Tras dos cesáreas, tuve el parto que había soñado: en casa, como mi hija se merecía.

Begoña Gayoso

19 de octubre de 2018, 11:33 | Actualizado a

Hace tres días que rompí aguas. Me despierto de madrugada; han vuelto las contracciones. Intento seguir durmiendo en el salón. Diego y David se despiertan temprano, como siempre desde que no duermo con ellos, y aprovecho para ir a descansar un poco a la cama.

Cuando me despierto las contracciones siguen ahí, vienen y van cada 7-8 minutos, y son soportables.

Quique ha ido con los niños a pasear, y me meto en la bañera.

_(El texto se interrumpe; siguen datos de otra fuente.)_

[config.mk]
export PLATFORM = sky130hd
export DESIGN_NAME = shot_clock_ctrl
export DESIGN_NICKNAME = d
export VERILOG_FILES = /design/src/rtl/shot_clock_ctrl.sv
export SDC_FILE = /design/constraint.sdc
export NUM_CORES = 1
export LEC_CHECK = 0
export CAP_MARGIN = 20
export CELL_PAD_IN_SITES_DETAIL_PLACEMENT = 0
export CELL_PAD_IN_SITES_GLOBAL_PLACEMENT = 2
export CORE_MARGIN = 1
export CORE_UTILIZATION = 25
export CTS_CLUSTER_SIZE = 10
export DETAILED_ROUTE_END_ITERATION = 8
export PLACE_DENSITY = 0.9
export SYNTH_ARGS = -nofsm -noshare
export SYNTH_HDL_FRONTEND = slang
export SYNTH_SLANG_ARGS = --single-unit
[constraint.sdc]
create_clock -name clk -period 6.6 [get_ports clk]
set_input_delay 1.65 -clock clk [delete_from_list [all_inputs] [get_ports clk]]
set_output_delay 1.65 -clock clk [all_outputs]
set_load 0.05 [all_outputs]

Por la tarde las contracciones ya son cada 5 minutos. Con algunas sale un poco de líquido, pero transparente, así que todo va bien.

Después de comer me vuelvo a la habitación con la persiana casi cerrada y mi ventilador refrescándome. Las contracciones son más frecuentes. Vuelvo a la bañera y le pido a Quique que controle su duración y frecuencia: son cada 1-2 minutos y duran también entre 1 y 2 minutos. Empiezan a ser dolorosas.

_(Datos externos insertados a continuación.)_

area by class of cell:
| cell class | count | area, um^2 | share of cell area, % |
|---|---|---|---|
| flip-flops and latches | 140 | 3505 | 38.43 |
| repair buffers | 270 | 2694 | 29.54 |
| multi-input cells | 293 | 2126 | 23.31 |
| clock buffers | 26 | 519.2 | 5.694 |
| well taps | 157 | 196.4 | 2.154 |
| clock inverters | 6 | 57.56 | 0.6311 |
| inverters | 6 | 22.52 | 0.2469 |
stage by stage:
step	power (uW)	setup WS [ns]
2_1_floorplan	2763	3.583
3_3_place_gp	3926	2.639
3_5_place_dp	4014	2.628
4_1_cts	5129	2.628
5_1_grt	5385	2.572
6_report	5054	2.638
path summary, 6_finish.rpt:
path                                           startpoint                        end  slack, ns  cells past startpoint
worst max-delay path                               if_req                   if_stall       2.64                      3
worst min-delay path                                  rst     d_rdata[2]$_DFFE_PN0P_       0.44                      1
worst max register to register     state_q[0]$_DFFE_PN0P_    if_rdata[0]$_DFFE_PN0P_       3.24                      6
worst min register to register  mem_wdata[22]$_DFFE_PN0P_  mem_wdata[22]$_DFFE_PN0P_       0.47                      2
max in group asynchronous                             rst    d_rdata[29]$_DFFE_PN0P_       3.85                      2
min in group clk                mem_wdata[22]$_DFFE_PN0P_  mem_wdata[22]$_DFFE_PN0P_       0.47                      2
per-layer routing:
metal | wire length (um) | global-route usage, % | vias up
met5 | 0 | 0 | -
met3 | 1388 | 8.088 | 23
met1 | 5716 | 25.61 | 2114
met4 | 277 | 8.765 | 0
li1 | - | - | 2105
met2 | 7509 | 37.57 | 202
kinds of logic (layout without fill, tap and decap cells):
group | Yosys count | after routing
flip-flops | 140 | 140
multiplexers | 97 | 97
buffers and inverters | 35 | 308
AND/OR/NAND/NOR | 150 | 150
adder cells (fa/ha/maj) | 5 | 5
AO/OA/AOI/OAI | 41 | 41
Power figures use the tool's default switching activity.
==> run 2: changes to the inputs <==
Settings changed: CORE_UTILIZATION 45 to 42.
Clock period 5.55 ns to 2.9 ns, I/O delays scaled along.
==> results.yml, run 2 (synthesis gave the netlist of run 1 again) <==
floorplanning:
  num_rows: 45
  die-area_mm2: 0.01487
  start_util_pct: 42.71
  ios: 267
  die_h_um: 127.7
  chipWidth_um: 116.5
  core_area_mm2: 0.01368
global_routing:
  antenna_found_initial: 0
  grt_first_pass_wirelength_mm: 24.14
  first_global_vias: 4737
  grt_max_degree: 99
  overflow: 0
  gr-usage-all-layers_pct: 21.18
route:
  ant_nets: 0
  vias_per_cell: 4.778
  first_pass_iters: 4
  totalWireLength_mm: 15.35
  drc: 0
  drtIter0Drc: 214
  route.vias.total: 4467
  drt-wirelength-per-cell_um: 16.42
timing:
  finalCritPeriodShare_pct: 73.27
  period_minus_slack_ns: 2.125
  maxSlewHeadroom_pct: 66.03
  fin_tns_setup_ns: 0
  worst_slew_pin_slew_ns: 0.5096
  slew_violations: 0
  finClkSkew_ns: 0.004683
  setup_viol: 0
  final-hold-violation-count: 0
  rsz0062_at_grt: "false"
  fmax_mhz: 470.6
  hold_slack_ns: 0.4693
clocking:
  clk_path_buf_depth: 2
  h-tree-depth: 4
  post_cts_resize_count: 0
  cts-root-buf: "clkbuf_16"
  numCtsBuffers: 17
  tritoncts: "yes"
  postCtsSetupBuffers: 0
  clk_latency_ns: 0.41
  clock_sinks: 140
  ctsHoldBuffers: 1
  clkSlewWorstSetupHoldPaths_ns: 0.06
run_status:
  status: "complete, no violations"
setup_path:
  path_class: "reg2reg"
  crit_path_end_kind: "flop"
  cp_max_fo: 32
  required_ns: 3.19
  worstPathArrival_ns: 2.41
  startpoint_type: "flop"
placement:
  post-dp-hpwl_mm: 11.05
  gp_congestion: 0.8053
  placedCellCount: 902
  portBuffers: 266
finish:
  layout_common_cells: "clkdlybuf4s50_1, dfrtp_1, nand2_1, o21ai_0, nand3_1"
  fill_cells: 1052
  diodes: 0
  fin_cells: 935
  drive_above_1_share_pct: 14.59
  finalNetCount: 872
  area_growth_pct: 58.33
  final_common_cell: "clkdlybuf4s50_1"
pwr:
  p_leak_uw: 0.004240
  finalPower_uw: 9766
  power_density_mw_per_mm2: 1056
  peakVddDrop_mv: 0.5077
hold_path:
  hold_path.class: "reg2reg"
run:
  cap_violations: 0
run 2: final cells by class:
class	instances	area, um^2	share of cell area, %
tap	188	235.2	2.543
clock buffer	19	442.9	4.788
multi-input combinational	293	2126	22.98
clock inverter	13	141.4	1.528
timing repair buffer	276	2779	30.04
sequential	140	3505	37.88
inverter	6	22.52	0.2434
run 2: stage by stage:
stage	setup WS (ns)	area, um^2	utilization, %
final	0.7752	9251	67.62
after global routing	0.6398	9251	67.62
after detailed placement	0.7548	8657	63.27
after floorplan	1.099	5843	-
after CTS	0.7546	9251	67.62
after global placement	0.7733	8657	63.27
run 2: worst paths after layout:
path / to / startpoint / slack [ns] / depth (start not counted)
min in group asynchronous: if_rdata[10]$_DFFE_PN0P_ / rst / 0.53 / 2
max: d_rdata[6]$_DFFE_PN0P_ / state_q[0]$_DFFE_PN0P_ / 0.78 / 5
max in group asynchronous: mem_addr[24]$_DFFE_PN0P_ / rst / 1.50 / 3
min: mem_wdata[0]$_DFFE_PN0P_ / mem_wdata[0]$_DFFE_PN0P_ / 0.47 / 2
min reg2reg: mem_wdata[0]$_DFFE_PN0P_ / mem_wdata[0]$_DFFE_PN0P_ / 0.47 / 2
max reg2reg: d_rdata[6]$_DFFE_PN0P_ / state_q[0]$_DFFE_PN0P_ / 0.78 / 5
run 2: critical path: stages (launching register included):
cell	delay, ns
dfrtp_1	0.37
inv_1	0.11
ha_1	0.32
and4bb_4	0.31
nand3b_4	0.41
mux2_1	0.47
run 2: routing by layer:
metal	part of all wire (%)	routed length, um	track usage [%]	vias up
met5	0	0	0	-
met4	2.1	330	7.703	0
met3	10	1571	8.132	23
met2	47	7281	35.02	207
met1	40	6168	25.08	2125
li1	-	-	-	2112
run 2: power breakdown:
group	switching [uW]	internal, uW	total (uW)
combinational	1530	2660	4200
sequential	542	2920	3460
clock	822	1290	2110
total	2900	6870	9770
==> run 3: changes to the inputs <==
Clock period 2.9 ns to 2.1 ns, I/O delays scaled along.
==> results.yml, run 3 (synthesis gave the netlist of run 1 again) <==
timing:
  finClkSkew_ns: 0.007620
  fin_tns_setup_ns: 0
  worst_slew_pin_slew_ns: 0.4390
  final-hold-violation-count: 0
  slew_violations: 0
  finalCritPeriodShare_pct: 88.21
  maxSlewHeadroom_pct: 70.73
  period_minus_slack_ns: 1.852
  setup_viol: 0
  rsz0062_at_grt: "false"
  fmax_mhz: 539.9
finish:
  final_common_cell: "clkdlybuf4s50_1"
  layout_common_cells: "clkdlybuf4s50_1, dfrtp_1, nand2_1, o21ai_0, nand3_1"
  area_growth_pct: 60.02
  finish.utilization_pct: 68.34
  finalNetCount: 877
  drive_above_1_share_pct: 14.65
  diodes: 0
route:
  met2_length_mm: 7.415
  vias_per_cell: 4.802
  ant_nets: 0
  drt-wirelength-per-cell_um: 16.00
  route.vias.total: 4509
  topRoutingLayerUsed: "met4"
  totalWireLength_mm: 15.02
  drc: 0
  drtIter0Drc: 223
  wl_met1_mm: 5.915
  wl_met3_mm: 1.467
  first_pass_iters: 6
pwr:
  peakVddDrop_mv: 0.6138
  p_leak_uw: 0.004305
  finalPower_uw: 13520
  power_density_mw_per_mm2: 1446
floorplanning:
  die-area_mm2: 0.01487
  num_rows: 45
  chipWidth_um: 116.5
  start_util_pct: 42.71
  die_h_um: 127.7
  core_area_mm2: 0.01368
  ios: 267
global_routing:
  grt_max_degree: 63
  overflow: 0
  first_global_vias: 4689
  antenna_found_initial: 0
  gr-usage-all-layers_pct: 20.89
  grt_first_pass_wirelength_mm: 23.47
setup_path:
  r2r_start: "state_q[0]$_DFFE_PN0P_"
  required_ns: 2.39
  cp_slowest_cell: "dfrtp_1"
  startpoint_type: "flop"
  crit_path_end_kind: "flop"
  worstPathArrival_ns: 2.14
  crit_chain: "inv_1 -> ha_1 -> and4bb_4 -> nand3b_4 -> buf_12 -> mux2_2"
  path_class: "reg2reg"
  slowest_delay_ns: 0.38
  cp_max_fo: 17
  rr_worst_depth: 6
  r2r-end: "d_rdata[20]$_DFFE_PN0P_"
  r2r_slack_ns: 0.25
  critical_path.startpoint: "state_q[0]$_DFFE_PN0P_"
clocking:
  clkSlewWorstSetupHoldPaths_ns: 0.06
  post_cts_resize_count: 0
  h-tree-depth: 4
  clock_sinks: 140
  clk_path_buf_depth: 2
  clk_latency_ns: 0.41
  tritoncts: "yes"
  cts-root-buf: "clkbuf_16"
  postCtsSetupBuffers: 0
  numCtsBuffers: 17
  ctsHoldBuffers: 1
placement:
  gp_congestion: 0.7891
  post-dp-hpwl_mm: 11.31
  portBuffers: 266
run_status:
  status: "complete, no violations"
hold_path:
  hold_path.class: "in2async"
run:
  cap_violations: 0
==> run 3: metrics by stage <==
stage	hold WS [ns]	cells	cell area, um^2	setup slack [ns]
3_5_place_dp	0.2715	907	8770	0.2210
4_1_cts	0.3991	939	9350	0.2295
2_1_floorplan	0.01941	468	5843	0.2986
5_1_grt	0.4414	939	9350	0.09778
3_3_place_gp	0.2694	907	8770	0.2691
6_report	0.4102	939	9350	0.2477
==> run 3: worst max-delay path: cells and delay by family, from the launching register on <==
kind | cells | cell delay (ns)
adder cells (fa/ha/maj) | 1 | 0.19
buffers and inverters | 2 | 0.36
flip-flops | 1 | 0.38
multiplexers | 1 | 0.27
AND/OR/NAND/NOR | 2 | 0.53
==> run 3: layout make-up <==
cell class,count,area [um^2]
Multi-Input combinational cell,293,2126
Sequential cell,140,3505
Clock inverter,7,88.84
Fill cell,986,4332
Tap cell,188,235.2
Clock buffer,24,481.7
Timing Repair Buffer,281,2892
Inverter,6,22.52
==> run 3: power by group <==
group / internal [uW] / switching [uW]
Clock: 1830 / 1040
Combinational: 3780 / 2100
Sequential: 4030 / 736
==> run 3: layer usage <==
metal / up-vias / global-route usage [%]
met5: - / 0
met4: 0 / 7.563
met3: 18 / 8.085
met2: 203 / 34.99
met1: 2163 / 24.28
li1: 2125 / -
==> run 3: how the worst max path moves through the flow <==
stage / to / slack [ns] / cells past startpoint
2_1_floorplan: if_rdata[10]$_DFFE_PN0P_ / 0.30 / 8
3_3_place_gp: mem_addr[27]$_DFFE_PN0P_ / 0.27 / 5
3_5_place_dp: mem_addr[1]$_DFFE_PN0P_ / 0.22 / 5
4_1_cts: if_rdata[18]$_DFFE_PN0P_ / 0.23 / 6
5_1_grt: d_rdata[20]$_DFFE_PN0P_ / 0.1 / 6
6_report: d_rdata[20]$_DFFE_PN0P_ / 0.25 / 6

Quique me pregunta si quiero que llame a Luzía, la doula, y le digo que prefiero estar sola. Intento llevar el dolor lo mejor que puedo, pensar en positivo y no luchar contra ellas: imagino las olas yendo y viniendo, una escalinata que hay a la salida de la playa, y pienso que ya falta menos. Pero siguen doliéndome.

Me paseo por casa. Quique ha puesto unos colchones en la habitación del fondo: ha dicho a los niños que van a dormir de aventura y están encantados. Le pido que llame a Luzía. Tardará dos horas en venir y me pregunta si tengo ganas de empujar. Cuando contesto que no, dice que a lo mejor todavía estoy a medio camino.

Las contracciones son bastante dolorosas, ya no aguanto de pie, tengo frío, me pongo en cuclillas sobre la cama, apoyo la cabeza en un montón de almohadas y me agarro a la barra. Grito, y Diego y David entran a preguntar qué pasa. Papá los tranquiliza y les explica que Eva está a punto de nacer y que es normal que mamá grite.

Los baña y los lleva a dormir. Empiezo a sentir una presión enorme en el ano, pongo la mano en la vagina para ver si puedo sentir la cabeza, pero todavía no está ahí.

Tengo unas ganas tremendas de empujar y lo hago: siento el “aro de fuego” y noto como sale la cabecita de Eva.

Descanso, con la siguiente contracción, otro grito más, otro pujo, y sale el resto del cuerpo. Papá está sentado en la cama, a mi espalda. No ve nada porque el cuarto está a oscuras, pero siente que tiene que poner las manos, y la recoge.

“Lo conseguimos, Eva” es lo primero que sale de mi boca. La lleno de besos. Quique enciende una luz pequeña y por fin la vemos: es preciosa, no llora, la pongo sobre mi pecho y se duerme sobre él. Quique trae una toalla caliente para taparla y así, acurrucados, nos quedamos embobados mirando a nuestra pequeña.